The goose may be old, but he makes an effort to identify as many sides of an issue as possible. What we have, therefore, is a potential instability in the shift from basic search to more sophisticated information fusion.

Stephen E Arnold, September 29, 2010

Freebie, unlike information from English majors, former journalists, and the azurini of the world

Targit Is Number One

September 29, 2010

I do have a difficult time figuring out how a company makes or does not make one of the many Top 100 lists. I learned on a call this morning that Targit Business Intelligence, a company in Denmark with offices in Tampa is ranked as Number One on a Computerworld’s Top 100 list. Here’s a screenshot of the Targit splash page with the announcement:

targit splash

Kudos to Targit, a company offering a business intelligence suite. We have encountered the system in the past and found it to be a good product. The product fits into the next-generation of content processing systems. Targit says:

TARGIT was founded in 1986, with CEO Morten Sandlykke as one of the founding partners.

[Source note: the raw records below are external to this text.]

From an optimization exercise on the open Yosys and OpenROAD flow, aimed at small area; shortcuts taken in it are not production practice. Function was checked by simulation only, so behaviour that the tests miss may differ from the original. Power is estimated from default activity; no workload was simulated.

`design/flow/design.v`:
```
package dpram_pkg;
    localparam int RDW_READ_FIRST  = 0;
    localparam int RDW_WRITE_FIRST = 1;
    localparam int DEFAULT_DATA_W = 8;
    localparam int DEFAULT_ADDR_W = 7;
    localparam int OUT_STAGES = 1;
endpackage
module dpram_port_pipe #(
    parameter int DATA_W = 8,
    parameter int STAGES = 1
) (
    input  logic              clk,
    input  logic              rst_n,
    input  logic              acc,
    input  logic [DATA_W-1:0] rdata,
    output logic [DATA_W-1:0] q,
    output logic              vld
);
    logic [STAGES-1:0]             vld_pipe;
    logic [STAGES-1:0][DATA_W-1:0] q_pipe;
    always_ff @(posedge clk or negedge rst_n) begin
        if (!rst_n) begin
            vld_pipe <= '0;
            q_pipe   <= '0;
        end else begin
            vld_pipe[0] <= acc;
            if (acc)
                q_pipe[0] <= rdata;
            for (int i = 1; i < STAGES; i++) begin
                vld_pipe[i] <= vld_pipe[i-1];
                q_pipe[i]   <= q_pipe[i-1];
            end
        end
    end
    assign q   = q_pipe[STAGES-1];
    assign vld = vld_pipe[STAGES-1];
endmodule
module param_dual_ram #(
    parameter int DATA_W   = 8,
    parameter int ADDR_W   = dpram_pkg::DEFAULT_ADDR_W,
    parameter int RDW_MODE = dpram_pkg::RDW_READ_FIRST
) (
    input  logic              clk,
    input  logic              rst_n,
    input  logic              en1,
    input  logic              en2,
    input  logic              wr1,
    input  logic              wr2,
    input  logic [ADDR_W-1:0] a1,
    input  logic [ADDR_W-1:0] a2,
    input  logic [DATA_W-1:0] d1,
    input  logic [DATA_W-1:0] d2,
    output logic [DATA_W-1:0] q1,
    output logic [DATA_W-1:0] q2,
    output logic              vld1,
    output logic              vld2,
    output logic              coll
);
    localparam int DEPTH = 2 ** ADDR_W;
    logic [DATA_W-1:0] mem [DEPTH];
    logic              acc1, acc2;
    logic              wen1, wen2;
    logic              same_addr;
    logic              coll_now;
    logic [DATA_W-1:0] rdata1, rdata2;
    logic [dpram_pkg::OUT_STAGES-1:0] coll_pipe;
    always_comb begin
        acc1      = en1 & rst_n;
        acc2      = en2 & rst_n;
        same_addr = (a1 == a2);
        wen1      = acc1 & wr1;
        wen2      = acc2 & wr2 & ~(wen1 & same_addr);
        coll_now  = acc1 & acc2 & same_addr & (wr1 | wr2);
        rdata1    = (wr1 && RDW_MODE == dpram_pkg::RDW_WRITE_FIRST) ? d1 : mem[a1];
        rdata2    = (wr2 && RDW_MODE == dpram_pkg::RDW_WRITE_FIRST) ? d2 : mem[a2];
    end
    always_ff @(posedge clk) begin
        if (wen1)
            mem[a1] <= d1;
        if (wen2)
            mem[a2] <= d2;
    end
    always_ff @(posedge clk or negedge rst_n) begin
        if (!rst_n) begin
            coll_pipe <= '0;
        end else begin
            coll_pipe[0] <= coll_now;
            for (int i = 1; i < dpram_pkg::OUT_STAGES; i++)
                coll_pipe[i] <= coll_pipe[i-1];
        end
    end
    assign coll = coll_pipe[dpram_pkg::OUT_STAGES-1];
    dpram_port_pipe #(.DATA_W(DATA_W), .STAGES(dpram_pkg::OUT_STAGES)) u_pipe1 (
        .clk   (clk),
        .rst_n (rst_n),
        .acc   (acc1),
        .rdata (rdata1),
        .q     (q1),
        .vld   (vld1)
    );
    dpram_port_pipe #(.DATA_W(DATA_W), .STAGES(dpram_pkg::OUT_STAGES)) u_pipe2 (
        .clk   (clk),
        .rst_n (rst_n),
        .acc   (acc2),
        .rdata (rdata2),
        .q     (q2),
        .vld   (vld2)
    );
endmodule
```
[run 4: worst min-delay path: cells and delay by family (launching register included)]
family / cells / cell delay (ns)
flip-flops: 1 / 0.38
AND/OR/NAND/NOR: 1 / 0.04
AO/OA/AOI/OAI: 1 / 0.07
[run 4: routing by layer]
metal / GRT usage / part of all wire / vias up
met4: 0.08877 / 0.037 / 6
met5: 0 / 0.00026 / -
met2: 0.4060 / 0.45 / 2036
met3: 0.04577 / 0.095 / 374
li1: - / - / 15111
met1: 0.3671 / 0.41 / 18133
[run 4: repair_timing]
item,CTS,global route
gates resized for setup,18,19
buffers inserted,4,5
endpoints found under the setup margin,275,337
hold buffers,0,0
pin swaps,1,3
Background: an optimization exercise with open tools, aiming at small area, a short achievable clock period and few clock cycles per item. Do not read the settings as production practice.
At most, simulation tests tie the RTL to the original design; equivalence was not proved.
Power and IR drop assume default switching activity.

==> module cache_array, before the edit <==
module cache_array #(
    parameter int LINES   = 32,
    parameter int INDEX_W = 5,
    parameter int TAG_W   = 27
) (
    input  logic               i_clk,
    input  logic               i_clear,
    input  logic [INDEX_W-1:0] i_index,
    input  logic [TAG_W-1:0]   i_tag,
    output logic               o_rd_hit,
    output logic [31:0]        o_rd_data,
    input  logic               i_fill,
    input  logic               i_we,
    input  logic [31:0]        i_wr_data
);
    logic [LINES-1:0] r_valid;
    logic [TAG_W-1:0] r_tag  [LINES];
    logic [31:0]      r_data [LINES];
    always_ff @(posedge i_clk) begin
        if (i_clear)
            r_valid <= '0;
        else if (i_fill)
            r_valid[i_index] <= 1'b1;
    end
    always_ff @(posedge i_clk) begin
        if (i_fill)
            r_tag[i_index] <= i_tag;
        if (i_we)
            r_data[i_index] <= i_wr_data;
    end
    logic [LINES-1:0] w_sel;
    logic [LINES-1:0] w_match;
    assign w_sel = LINES'(1) << i_index;
    for (genvar i = 0; i < LINES; i++) begin : g_match
        assign w_match[i] = r_valid[i] && (r_tag[i] == i_tag);
    end
    always_comb begin
        o_rd_hit  = |(w_match & w_sel);
        o_rd_data = '0;
        for (int i = 0; i < LINES; i++)
            o_rd_data = o_rd_data | (r_data[i] & {32{w_sel[i]}});
    end
endmodule
==> module data_cache, before the edit <==
module data_cache #(
    parameter int LINES       = cache_pkg::DEF_LINES,
    parameter int MEM_LATENCY = cache_pkg::DEF_MEM_LATENCY
) (
    input  logic        clk,
    input  logic        rst,
    input  logic [31:0] address,
    input  logic [31:0] writeData,
    input  logic        cpuRead,
    input  logic        cpuWrite,
    output logic [31:0] readData,
    output logic        stall,
    output logic [31:0] memAddress,
    output logic [31:0] memWriteData,
    output logic        memRead,
    output logic        memWrite,
    input  logic [31:0] memReadData,
    output logic [15:0] hitCount,
    output logic [15:0] missCount
);
    localparam int         INDEX_W = $clog2(LINES);
    localparam int         TAG_W   = 32 - $clog2(LINES);
    localparam logic [2:0] WR_LAST = 3'(MEM_LATENCY - 1);
    localparam logic [2:0] RD_LAST = 3'(MEM_LATENCY);
    logic [2:0]         r_phase;
    logic               r_wr;      
    logic               r_hit;     
    logic               r_done;    
    logic               r_memrd;   
    logic               r_memwr;   
    logic [31:0]        r_rdata;   
    logic [15:0]        r_hits;
    logic [15:0]        r_misses;
    logic [31:0]        w_line_data;
    logic               w_hit;
    logic               w_lookup;
    logic               w_fill;
    logic               w_we;
    logic [2:0]         w_phase;
    assign w_lookup = (r_phase == 3'd0);
    assign w_fill   = (r_phase == RD_LAST);
    assign w_we     = w_fill || ((r_phase == 3'd1) && r_wr && r_hit);
    cache_array #(
        .LINES   (LINES),
        .INDEX_W (INDEX_W),
        .TAG_W   (TAG_W)
    ) u_array (
        .i_clk      (clk),
        .i_clear    (rst),
        .i_index    (address[INDEX_W-1:0]),
        .i_tag      (address[31:INDEX_W]),
        .o_rd_hit   (w_hit),
        .o_rd_data  (w_line_data),
        .i_fill     (w_fill),
        .i_we       (w_we),
        .i_wr_data  (r_wr ? writeData : memReadData)
    );
    assign memAddress   = address;
    assign memWriteData = writeData;
    assign memRead      = !rst && r_memrd;
    assign memWrite     = !rst && (w_lookup ? cpuWrite : r_memwr);
    assign stall        = !r_done;
    assign readData     = r_memrd ? memReadData : r_rdata;
    always_comb begin
        w_phase = r_phase + 3'd1;
        if (w_lookup && !(cpuRead || cpuWrite))
            w_phase = 3'd0;
        if (r_done)
            w_phase = 3'd0;
    end
    always_ff @(posedge clk) begin
        if (rst) begin
            r_phase  <= 3'd0;
            r_done   <= 1'b0;
            r_memrd  <= 1'b0;
            r_memwr  <= 1'b0;
            r_hits   <= '0;
            r_misses <= '0;
        end else begin
            r_phase <= w_phase;
            if (w_lookup) begin
                r_done  <= !cpuWrite && cpuRead && w_hit;
                r_memrd <= !cpuWrite && cpuRead && !w_hit;
                r_memwr <= cpuWrite;
            end else begin
                r_done  <= !r_done && (w_phase == (r_wr ? WR_LAST : RD_LAST));
                if (r_done) begin
                    r_memrd <= 1'b0;
                    r_memwr <= 1'b0;
                end
            end
            if (r_done && !r_wr && !r_memrd && r_hits != 16'hFFFF)
                r_hits <= r_hits + 16'd1;
            if (w_fill && r_misses != 16'hFFFF)
                r_misses <= r_misses + 16'd1;
        end
    end
    always_ff @(posedge clk) begin
        if (w_lookup) begin
            r_wr  <= cpuWrite;
            r_hit <= w_hit;
        end
        r_rdata <= w_line_data;
    end
    assign hitCount  = r_hits;
    assign missCount = r_misses;
endmodule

From the beginning, TARGIT developed and sold Business Management Systems. While starting out as a software company providing applications to the retail and oil business, Targit quickly realized the overwhelming need for analytical processing tools that could help management in day-to-day decision-making. With the acquisition of Morton Systems in 1996, TARGIT started to develop a Business Intelligence tool based on the same basic ideas of usability, versatility and ease of implementation that has always been a Targit trademark. In October 2000, the company was reorganized; the “new” Targit Inc. is a pure business intelligence company that markets only the Business Intelligence product line; Targit BI Suite. The first version of the Targit Business Intelligence technology was launched during spring of 1996. The core technology of Targit Business Intelligence is protected by several international patents.

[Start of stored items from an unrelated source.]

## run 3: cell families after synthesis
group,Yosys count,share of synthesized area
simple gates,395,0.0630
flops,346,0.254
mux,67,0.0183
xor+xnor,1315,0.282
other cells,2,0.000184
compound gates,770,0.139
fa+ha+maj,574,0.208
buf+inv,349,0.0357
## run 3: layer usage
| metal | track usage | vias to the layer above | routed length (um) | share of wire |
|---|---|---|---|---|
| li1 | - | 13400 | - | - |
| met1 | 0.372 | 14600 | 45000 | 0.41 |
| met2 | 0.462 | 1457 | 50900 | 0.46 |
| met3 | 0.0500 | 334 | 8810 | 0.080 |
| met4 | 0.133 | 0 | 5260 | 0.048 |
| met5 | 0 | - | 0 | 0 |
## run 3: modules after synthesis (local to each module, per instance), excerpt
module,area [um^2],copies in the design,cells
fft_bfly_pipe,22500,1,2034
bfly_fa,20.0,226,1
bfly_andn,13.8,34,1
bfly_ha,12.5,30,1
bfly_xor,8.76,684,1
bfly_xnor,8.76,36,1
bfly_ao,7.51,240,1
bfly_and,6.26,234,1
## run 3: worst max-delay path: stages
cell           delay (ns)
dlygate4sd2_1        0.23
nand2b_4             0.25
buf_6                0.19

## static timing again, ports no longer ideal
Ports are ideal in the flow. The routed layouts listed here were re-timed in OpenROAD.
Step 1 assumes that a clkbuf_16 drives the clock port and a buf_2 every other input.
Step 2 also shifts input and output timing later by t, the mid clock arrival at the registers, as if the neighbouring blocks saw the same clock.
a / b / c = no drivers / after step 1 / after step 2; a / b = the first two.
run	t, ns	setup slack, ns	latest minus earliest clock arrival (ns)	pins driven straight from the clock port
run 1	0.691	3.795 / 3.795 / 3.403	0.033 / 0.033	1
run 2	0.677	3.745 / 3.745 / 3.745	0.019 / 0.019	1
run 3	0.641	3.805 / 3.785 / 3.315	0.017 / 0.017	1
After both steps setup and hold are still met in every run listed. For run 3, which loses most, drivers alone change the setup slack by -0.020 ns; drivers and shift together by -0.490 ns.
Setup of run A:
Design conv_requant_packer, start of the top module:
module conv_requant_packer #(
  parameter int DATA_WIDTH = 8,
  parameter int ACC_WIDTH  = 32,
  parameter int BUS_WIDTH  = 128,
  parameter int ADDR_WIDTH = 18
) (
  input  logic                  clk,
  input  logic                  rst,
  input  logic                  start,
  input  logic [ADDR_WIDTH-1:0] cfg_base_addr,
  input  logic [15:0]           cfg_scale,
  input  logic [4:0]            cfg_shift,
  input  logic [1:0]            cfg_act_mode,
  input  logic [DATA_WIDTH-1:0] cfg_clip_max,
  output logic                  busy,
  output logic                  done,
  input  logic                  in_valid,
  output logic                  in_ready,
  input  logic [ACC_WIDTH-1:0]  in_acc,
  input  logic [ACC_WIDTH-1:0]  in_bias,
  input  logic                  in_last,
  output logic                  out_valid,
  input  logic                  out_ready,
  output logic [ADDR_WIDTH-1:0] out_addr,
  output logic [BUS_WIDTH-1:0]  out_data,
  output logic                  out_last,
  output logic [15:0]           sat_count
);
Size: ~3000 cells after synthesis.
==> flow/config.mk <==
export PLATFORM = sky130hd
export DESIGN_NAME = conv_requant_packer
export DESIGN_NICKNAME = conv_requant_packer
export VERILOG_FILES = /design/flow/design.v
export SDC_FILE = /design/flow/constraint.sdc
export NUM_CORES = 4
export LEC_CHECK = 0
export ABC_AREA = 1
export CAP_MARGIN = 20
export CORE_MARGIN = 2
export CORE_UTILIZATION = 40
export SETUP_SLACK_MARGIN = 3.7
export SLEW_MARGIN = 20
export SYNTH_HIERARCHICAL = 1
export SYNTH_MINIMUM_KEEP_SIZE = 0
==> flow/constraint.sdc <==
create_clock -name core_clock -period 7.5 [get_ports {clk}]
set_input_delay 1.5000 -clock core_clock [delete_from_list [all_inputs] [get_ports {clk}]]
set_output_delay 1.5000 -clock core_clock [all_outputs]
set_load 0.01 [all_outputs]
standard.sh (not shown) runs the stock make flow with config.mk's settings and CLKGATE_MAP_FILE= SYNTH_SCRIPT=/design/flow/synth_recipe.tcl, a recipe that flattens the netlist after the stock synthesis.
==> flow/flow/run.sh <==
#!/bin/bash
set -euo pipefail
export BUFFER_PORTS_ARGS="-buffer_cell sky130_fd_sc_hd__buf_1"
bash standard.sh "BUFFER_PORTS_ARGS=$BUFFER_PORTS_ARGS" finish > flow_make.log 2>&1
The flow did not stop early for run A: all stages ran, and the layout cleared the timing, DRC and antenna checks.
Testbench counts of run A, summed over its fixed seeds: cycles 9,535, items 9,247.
Background: an optimization exercise with open tools, aiming at small area, a short achievable clock period and few clock cycles per item. Do not read the settings as production practice.
Where RTL was checked, it was by simulation tests only, not by an equivalence proof against the original.

==> flow/design.v <==
module goldschmidt_ctrl #(
    parameter int ITERS = 5
) (
    input  logic        clk,
    input  logic        rst_n,
    input  logic        start,
    input  logic [15:0] n,
    input  logic [15:0] d,
    output logic        busy,
    output logic        done,
    output logic [15:0] q,
    output logic        dbz
);
    logic [15:0] dr;
    logic [15:0] rr;
    logic [15:0] qr;
    logic [2:0] cnt;
    logic        satr;
    logic        sat;
    logic [2:0] cnt0;
    logic [31:0] ld;
    logic [8:0] st;
    assign st  = {1'b0, n[15:8]} - {1'b0, d[7:0]};
    assign sat = ~st[8] & ~|d[15:8];
    always_comb begin
        ld   = 32'(n) << 8;
        cnt0 = 3'd7;
        if ((|d[15:12])) begin
            ld   = 32'(n) << 12;
            cnt0 = 3'd5;
        end
        if ((|d[15:14])) begin
            ld   = 32'(n) << 14;
            cnt0 = 3'd4;
        end
        if (((n >> 0) < d)) begin
            ld   = 32'(n) << 16;
            cnt0 = 3'd3;
        end
    end
    logic [17:0] wv;
    logic [18:0] t1, t2, t3;
    logic        s1, s2, s3;
    logic [15:0] rn;
    logic [1:0]  qd;
    assign wv = {rr, qr[15:14]};
    assign t1 = {1'b0, wv} - {3'b0, dr};
    assign t2 = {1'b0, wv} - {2'b0, dr, 1'b0};
    assign t3 = {1'b0, wv} - ({3'b0, dr} + {2'b0, dr, 1'b0});
    assign s1 = ~t1[18];
    assign s2 = ~t2[18];
    assign s3 = ~t3[18];
    assign qd = {s2, s3 | (s1 & ~s2)};
    always_comb begin
        if (s3)      rn = t3[15:0];
        else if (s2) rn = t2[15:0];
        else if (s1) rn = t1[15:0];
        else         rn = wv[15:0];
    end
    assign q = qr | {16{satr}};
    always_ff @(posedge clk) begin
        if (!rst_n) begin
            busy <= 1'b0;
            done <= 1'b0;
        end else begin
            done <= 1'b0;
            if (!busy) begin
                if (start) begin
                    if (sat) done <= 1'b1;
                    else     busy <= 1'b1;
                end
            end else if (cnt == '0) begin
                busy <= 1'b0;
                done <= 1'b1;
            end
        end
    end
    always_ff @(posedge clk) begin
        if (!busy) begin
            dr   <= d;
            rr   <= ld[31:16];
            qr   <= ld[15:0];
            cnt  <= cnt0;
            satr <= sat;
            dbz  <= (d == 16'd0);
        end else begin
            rr   <= rn;
            qr   <= {qr[13:0], qd};
            cnt  <= cnt - 1'b1;
            satr <= 1'b0;
            dbz  <= 1'b0;
        end
    end
endmodule
Settings: LEC_CHECK=0, CAP_MARGIN=20, CORE_MARGIN=2, CORE_UTILIZATION=65, SLEW_MARGIN=20, BUFFER_PORTS_ARGS=-buffer_cell sky130_fd_sc_hd__buf_1, SETUP_SLACK_MARGIN=8.1; clock period 11.5 ns.
standard.sh (not shown) runs the stock make flow with config.mk's settings and CLKGATE_MAP_FILE= SYNTH_SCRIPT=/design/flow/synth_recipe.tcl, a recipe that flattens the netlist after the stock synthesis.
==> flow/flow/run.sh <==
#!/bin/bash
set -euo pipefail
echo 'export BUFFER_PORTS_ARGS = -buffer_cell sky130_fd_sc_hd__buf_1' >> "$FLOW_CONFIG"
echo 'export SETUP_SLACK_MARGIN = 8.1' >> "$FLOW_CONFIG"
bash standard.sh > standard.log 2>&1
Change:
--- a/flow/design.v
+++ b/flow/design.v
@@ -32,10 +32,6 @@
         if ((|d[15:14])) begin
             ld   = 32'(n) << 14;
             cnt0 = 3'd4;
-        end
-        if (((n >> 0) < d)) begin
-            ld   = 32'(n) << 16;
-            cnt0 = 3'd3;
         end
     end
     logic [17:0] wv;
What happened: The changed run ran to the end with no violations; count of clock-buffer cells in the layout fell by 1; die area shrinks by about 8%; cell area is lower by about 17%; global-route usage decreases by 2.7 points; non-clock buffer count is lower by 17; via count drops by about 17%; utilization came out lower by 8.7 points; synthesized cell count went down by about 9%; routed wire length decreases by about 25%; area after synthesis decreases by about 8%; cell count is lower by 9.7%; hold slack degrades by 0.034 ns.
Testbench counts after the change, summed over its fixed seeds: cycles 13,880, items 2,400.
Only the layout flow was run in the first run of this note; the RTL was not checked for function there.

========
== run D ==
Another version of the RTL of goldschmidt_ctrl (not shown whole).
For scale: roughly 410 cells after synthesis, about 54 I/O pins.
==> module goldschmidt_ctrl, before the edit <==
module goldschmidt_ctrl #(
    parameter int ITERS = 5
) (
    input  logic        clk,
    input  logic        rst_n,
    input  logic        start,
    input  logic [15:0] n,
    input  logic [15:0] d,
    output logic        busy,
    output logic        done,
    output logic [15:0] q,
    output logic        dbz
);
    localparam int K = 1;
    logic [15:0] dr;
    logic [15:0] rr;
    logic [15:0] qr;
    logic [3:0] cnt;
    logic        sat;
    logic [3:0] cnt0;
    logic [31:0] ld;
    logic [15:0] rn;
    logic [15:0] qn;
    assign sat = (n[15:8] >= d);
    always_comb begin
        ld   = 32'(n) << 8;
        cnt0 = 4'd15;
        if ((|d[15:12])) begin
            ld   = 32'(n) << 12;
            cnt0 = 4'd11;
        end
        if ((|d[15:13])) begin
            ld   = 32'(n) << 13;
            cnt0 = 4'd10;
        end
        if ((|d[15:14])) begin
            ld   = 32'(n) << 14;
            cnt0 = 4'd9;
        end
        if ((|d[15:15])) begin
            ld   = 32'(n) << 15;
            cnt0 = 4'd8;
        end
    end
    always_comb begin
        logic [16:0] t;
        rn = rr;
        qn = qr;
        for (int i = 0; i < K; i++) begin
            t  = {rn, qn[15]} - {1'b0, dr};
            rn = t[16] ? {rn[14:0], qn[15]} : t[15:0];
            qn = {qn[14:0], ~t[16]};
        end
    end
    always_ff @(posedge clk) begin
        if (!rst_n) begin
            busy <= 1'b0;
            done <= 1'b0;
        end else begin
            done <= 1'b0;
            if (!busy) begin
                if (start) begin
                    if (sat) done <= 1'b1;
                    else     busy <= 1'b1;
                end
            end else if (cnt == '0) begin
                busy <= 1'b0;
                done <= 1'b1;
            end
        end
    end
    always_ff @(posedge clk) begin
        if (!busy) begin
            dr  <= d;
            rr  <= ld[31:16];
            qr  <= sat ? 16'hFFFF : ld[15:0];
            cnt <= cnt0;
            dbz <= (d == 16'd0);
        end else begin
            rr  <= rn;
            qr  <= qn;
            cnt <= cnt - 1'b1;
            dbz <= 1'b0;
        end
    end
    assign q = qr;
endmodule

The company says that it has more than 270 marketing Targit throughout the world and has over 3,700 customers with more than 260,000 named users. You can see some good examples of the system and its interface on the Targit Video Demo Web page.

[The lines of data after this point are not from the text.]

Context: an optimization exercise on an open-source flow, tuned for small area. The choices shown serve that exercise and are no tape-out recipe.
The RTL was checked by simulation tests, not by an equivalence proof against the original design.
Power is estimated from default activity; no workload was simulated.

==> flow/design.v (excerpt) <==
module ctiQueue
(
	input logic clk,
	input logic reset,
	input logic recover_i,
	input logic stall_i,
	input logic fetchReady_i,
	input logic [3:0] ctrlVector_i,
	input logic [135:0] fetchSlots_i,
	output logic [15:0] ctiTags_o,
	input logic resolveValid_i,
	input logic [36:0] resolve_i,
	input logic [3:0] commitVector_i,
	output logic updateEn_o,
	output logic [66:0] update_o,
	output logic queueFull_o
);
==> flow/config.mk <==
export PLATFORM = sky130hd
export DESIGN_NAME = ctiQueue
export DESIGN_NICKNAME = ctiQueue
export VERILOG_FILES = /design/flow/design.v
export SDC_FILE = /design/flow/constraint.sdc
export NUM_CORES = 4
export LEC_CHECK = 0
export CAP_MARGIN = 20
export CORE_MARGIN = 2
export CORE_UTILIZATION = 80
export SLEW_MARGIN = 20
==> flow/constraint.sdc <==
create_clock -name core_clock -period 7.0 [get_ports {clk}]
set_input_delay 1.4000 -clock core_clock [delete_from_list [all_inputs] [get_ports {clk}]]
set_output_delay 1.4000 -clock core_clock [all_outputs]
set_load 0.01 [all_outputs]
standard.sh (not shown) runs the stock make flow with config.mk's settings and CLKGATE_MAP_FILE= SYNTH_SCRIPT=/design/flow/synth_recipe.tcl, a recipe that flattens the netlist after the stock synthesis.
==> flow/flow/run.sh <==
#!/bin/bash
# The standard layout (the standard.sh: standard synthesis, then ORFS to the final layout),
# with these changes:
# - port buffers are sky130_fd_sc_hd__buf_1 instead of the delay cell buffer_ports picks;
# - clock tree synthesis uses clkbuf_4 with smaller sink clusters and inserts no dummy loads.
# make's full output goes to flow_make.log here; each ORFS step keeps its own log under orfs/logs.
set -euo pipefail
bash standard.sh \
	"BUFFER_PORTS_ARGS=-buffer_cell sky130_fd_sc_hd__buf_1" \
	"CTS_ARGS=-sink_clustering_enable -repair_clock_nets -dont_use_dummy_load -buf_list sky130_fd_sc_hd__clkbuf_4 -sink_clustering_size 10 -sink_clustering_max_diameter 40" \
	finish > flow_make.log 2>&1
Then changed:
==> flow/flow/run.sh (replaced) <==
#!/bin/bash
# The standard layout (the standard.sh: standard synthesis, then ORFS to the final layout),
# with these changes:
# - port buffers are sky130_fd_sc_hd__buf_1 instead of the delay cell buffer_ports picks;
# - clock tree synthesis inserts no dummy loads;
# - power recovery after global routing downsizes gates on paths with slack.
# make's full output goes to flow_make.log here; each ORFS step keeps its own log under orfs/logs.
set -euo pipefail
bash standard.sh \
	"BUFFER_PORTS_ARGS=-buffer_cell sky130_fd_sc_hd__buf_1" \
	"CTS_ARGS=-sink_clustering_enable -repair_clock_nets -dont_use_dummy_load" \
	RECOVER_POWER=100 \
	finish > flow_make.log 2>&1
Settings changed: CORE_UTILIZATION 80 to 70.
Result: This time the run reached the layout checks and failed them: max-capacitance violations, max-slew violations; global-route usage shrinks by 6.8 points; clock-buffer cell count shrinks by 34; maximum frequency shrinks by about 8%.
Then changed:
==> flow/flow/run.sh (replaced) <==
#!/bin/bash
# The standard layout (the standard.sh: standard synthesis, then ORFS to the final layout),
# with these changes:
# - port buffers are sky130_fd_sc_hd__buf_1 instead of the delay cell buffer_ports picks;
# - clock tree synthesis uses clkbuf_4 with small sink clusters (9 sinks, 35 um) and inserts no dummy loads.
# make's full output goes to flow_make.log here; each ORFS step keeps its own log under orfs/logs.
set -euo pipefail
bash standard.sh \
	"BUFFER_PORTS_ARGS=-buffer_cell sky130_fd_sc_hd__buf_1" \
	"CTS_ARGS=-sink_clustering_enable -repair_clock_nets -dont_use_dummy_load -buf_list sky130_fd_sc_hd__clkbuf_4 -sink_clustering_size 9 -sink_clustering_max_diameter 35" \
	finish > flow_make.log 2>&1
Settings changed: CORE_UTILIZATION 70 to 80.
After rerunning: The new run produced a clean layout; sequential share of layout area rises by 2.0 points; worst hold slack stays flat; fmax rose by 9.4%; die area falls by 12%; routed wire length increases by 1.1%; clock-buffer cell count went up by 51; worst setup slack improves by 0.55 ns; final cell count falls by 0.97%; utilization goes up by 8.8 points; synthesized area is unchanged; combinational power is about the same.

what the ideal ports hide:
Ports are ideal in the flow. The routed layouts listed here were re-timed in OpenROAD. Step 1: set_driving_cell puts a clkbuf_16 on clk and a buf_2 on each other input, an assumption about the parent block. Step 2, shift: input delay + t, output delay - t, t = (earliest + latest rising clock arrival at the registers) / 2. This alone moves slack from input paths to output paths. a / b / c = ideal ports / drivers / drivers and shift; a / b = the first two.
run	t, ns	slack for setup (ns)	hold WS [ns]	worst setup path at the end	worst data-port slew with drivers (ns)
the first run	1.109	1.186 / 1.166 / 0.932	0.541 / 0.541 / 0.541	input to register	0.10
the second run	0.695	0.650 / 0.577 / 0.155	0.539 / 0.539 / 0.539	input to register	0.10
the third run	1.083	1.196 / 1.177 / 0.872	0.538 / 0.538 / 0.538	input to register	0.10
For the second run, which loses most, drivers alone change the setup slack by -0.073 ns; drivers and shift together by -0.495 ns.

What caught our attention is the fact that the Computerworld seems to be specific to Denmark. Nothing wrong with that, but my hunch is that the list may be a clever way to open the door for Computerworld ad sales people to ring up a firm on the list. The idea is that advertising in a Computerworld publication, on its Web site, or participating in some other special program is the object of the game. In fact, the list reveals more about Computerworld than the names of the companies placed on the list.

I learned that several conference organizers are shifting to a pay-to-speak model. Other companies are skipping the public conference opportunities and holding user conferences. MicroStrategy contacted me today inviting me to a free business intelligence seminar. The idea is to learn about business intelligence and interact with a business intelligence system. My hunch is that this will be MicroStrategy’s own system.

As search and content processing vendors shift to new markets, I expect that more innovative marketing and promotion opportunities will become available. The problem is that procurement teams are likely to have a very difficult time figuring out what is real, what is marketing, and what is coming in the next release of a particular product.

As search implodes, I think I will be witness to an explosion of content systems that are transforming themselves into different types of companies.

For established players, this creates a need to market better. The good people at Computerworld seem to have hit on a “special” list as one way to boost revenue and, in my opinion, create confusion for those trying to find a system to resolve a quite particular problem. Lists don’t solve problems. I think long lists without context create more work and can lead to confusion. Desperate times call for innovation. Lists. New. Fresh.